Saved data entries:
++++++++++++++++++++
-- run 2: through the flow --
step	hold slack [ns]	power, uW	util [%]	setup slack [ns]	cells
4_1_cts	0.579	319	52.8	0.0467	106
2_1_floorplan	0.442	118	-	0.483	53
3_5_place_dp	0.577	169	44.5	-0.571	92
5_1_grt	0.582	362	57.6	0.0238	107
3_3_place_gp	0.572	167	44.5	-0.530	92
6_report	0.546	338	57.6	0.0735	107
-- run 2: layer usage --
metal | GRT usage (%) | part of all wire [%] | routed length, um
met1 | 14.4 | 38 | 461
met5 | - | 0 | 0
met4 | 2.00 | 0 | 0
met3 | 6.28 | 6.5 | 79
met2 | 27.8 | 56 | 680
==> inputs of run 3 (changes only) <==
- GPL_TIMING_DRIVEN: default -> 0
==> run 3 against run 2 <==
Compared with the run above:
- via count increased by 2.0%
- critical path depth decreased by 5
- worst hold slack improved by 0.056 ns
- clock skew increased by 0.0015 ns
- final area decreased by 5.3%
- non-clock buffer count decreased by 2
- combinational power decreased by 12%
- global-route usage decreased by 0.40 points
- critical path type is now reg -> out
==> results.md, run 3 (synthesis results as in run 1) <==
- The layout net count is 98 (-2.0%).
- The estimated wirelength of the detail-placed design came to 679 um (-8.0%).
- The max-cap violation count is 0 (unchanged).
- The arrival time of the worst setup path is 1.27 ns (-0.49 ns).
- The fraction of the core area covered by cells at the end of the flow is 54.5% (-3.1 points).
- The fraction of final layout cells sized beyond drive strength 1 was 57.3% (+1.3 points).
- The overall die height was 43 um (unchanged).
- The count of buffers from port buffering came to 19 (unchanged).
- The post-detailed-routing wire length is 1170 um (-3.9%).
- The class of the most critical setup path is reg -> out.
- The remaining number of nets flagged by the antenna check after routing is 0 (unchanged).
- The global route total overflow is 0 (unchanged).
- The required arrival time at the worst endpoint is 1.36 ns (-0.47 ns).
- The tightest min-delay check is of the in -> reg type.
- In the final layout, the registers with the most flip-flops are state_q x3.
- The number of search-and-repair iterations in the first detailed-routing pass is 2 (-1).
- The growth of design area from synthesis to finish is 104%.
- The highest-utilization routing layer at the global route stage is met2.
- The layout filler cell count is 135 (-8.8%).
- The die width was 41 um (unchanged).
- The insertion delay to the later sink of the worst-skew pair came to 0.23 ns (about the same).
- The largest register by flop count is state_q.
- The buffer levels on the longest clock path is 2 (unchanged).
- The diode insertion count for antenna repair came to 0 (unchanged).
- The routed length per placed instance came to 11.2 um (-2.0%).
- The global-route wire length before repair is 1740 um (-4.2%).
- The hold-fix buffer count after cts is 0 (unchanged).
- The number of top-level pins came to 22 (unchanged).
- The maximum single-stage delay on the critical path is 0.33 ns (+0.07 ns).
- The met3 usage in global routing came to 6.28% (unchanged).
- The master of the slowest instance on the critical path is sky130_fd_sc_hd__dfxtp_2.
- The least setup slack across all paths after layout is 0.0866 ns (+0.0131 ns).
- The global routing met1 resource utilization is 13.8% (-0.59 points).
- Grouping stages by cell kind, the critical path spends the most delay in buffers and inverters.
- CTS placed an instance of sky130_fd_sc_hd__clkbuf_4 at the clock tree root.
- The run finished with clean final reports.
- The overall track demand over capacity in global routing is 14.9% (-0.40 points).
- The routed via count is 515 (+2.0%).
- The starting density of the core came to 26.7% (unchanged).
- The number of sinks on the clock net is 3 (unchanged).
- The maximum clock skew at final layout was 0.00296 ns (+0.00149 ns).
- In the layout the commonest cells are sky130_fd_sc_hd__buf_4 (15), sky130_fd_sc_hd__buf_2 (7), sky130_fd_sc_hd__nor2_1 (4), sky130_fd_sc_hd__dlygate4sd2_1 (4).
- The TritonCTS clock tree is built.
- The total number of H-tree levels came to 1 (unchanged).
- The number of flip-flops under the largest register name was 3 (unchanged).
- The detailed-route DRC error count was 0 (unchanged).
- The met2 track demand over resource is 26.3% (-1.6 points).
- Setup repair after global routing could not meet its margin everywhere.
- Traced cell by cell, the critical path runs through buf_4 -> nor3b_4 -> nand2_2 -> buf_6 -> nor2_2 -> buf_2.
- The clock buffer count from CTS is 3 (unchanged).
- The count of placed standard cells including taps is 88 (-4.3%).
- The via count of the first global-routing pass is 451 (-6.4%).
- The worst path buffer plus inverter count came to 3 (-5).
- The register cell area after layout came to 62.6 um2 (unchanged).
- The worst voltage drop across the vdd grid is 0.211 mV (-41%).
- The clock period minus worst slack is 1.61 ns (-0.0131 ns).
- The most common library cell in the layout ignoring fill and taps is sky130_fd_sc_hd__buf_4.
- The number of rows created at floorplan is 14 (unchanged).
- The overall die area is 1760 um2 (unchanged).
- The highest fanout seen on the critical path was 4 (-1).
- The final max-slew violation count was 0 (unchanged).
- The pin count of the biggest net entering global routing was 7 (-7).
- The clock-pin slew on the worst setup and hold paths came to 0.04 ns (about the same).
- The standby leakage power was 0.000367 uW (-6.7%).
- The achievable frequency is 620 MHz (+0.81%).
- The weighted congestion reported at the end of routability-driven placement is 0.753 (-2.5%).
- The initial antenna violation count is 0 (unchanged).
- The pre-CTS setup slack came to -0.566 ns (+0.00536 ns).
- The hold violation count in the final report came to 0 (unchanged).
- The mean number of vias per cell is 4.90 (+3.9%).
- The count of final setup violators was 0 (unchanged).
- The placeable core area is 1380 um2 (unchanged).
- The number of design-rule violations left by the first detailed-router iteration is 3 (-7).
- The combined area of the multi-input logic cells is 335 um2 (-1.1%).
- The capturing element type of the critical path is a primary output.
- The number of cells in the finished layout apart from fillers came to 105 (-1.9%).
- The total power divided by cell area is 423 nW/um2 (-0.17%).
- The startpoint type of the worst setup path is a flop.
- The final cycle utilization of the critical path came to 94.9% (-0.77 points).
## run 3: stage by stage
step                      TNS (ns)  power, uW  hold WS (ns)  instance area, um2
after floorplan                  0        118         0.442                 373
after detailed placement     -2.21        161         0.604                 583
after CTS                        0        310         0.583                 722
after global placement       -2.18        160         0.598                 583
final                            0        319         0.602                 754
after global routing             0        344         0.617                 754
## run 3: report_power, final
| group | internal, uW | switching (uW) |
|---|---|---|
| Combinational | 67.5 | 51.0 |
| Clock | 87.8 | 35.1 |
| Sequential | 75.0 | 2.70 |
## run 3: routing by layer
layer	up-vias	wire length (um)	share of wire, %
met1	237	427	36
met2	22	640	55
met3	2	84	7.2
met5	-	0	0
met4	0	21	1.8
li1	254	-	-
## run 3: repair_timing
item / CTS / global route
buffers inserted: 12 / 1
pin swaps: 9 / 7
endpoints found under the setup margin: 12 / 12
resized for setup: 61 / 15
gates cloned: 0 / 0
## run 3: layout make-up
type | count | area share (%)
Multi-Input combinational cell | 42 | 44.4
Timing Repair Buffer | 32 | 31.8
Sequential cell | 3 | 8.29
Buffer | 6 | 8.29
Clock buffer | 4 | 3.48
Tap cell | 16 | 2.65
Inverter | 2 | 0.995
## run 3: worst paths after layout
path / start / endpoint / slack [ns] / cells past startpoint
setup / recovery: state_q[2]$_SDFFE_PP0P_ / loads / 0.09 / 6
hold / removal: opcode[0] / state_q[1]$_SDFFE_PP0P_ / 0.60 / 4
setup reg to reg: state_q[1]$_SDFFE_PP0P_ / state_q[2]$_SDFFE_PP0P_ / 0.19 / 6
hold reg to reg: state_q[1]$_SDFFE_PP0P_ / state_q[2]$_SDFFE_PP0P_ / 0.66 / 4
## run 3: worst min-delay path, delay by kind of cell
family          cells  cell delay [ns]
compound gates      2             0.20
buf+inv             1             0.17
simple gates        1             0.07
++++++++++++++++++++
Copy each line of the records that has "fraction" in it.

- The fraction of the core area covered by cells at the end of the flow is 54.5% (-3.1 points).
- The fraction of final layout cells sized beyond drive strength 1 was 57.3% (+1.3 points).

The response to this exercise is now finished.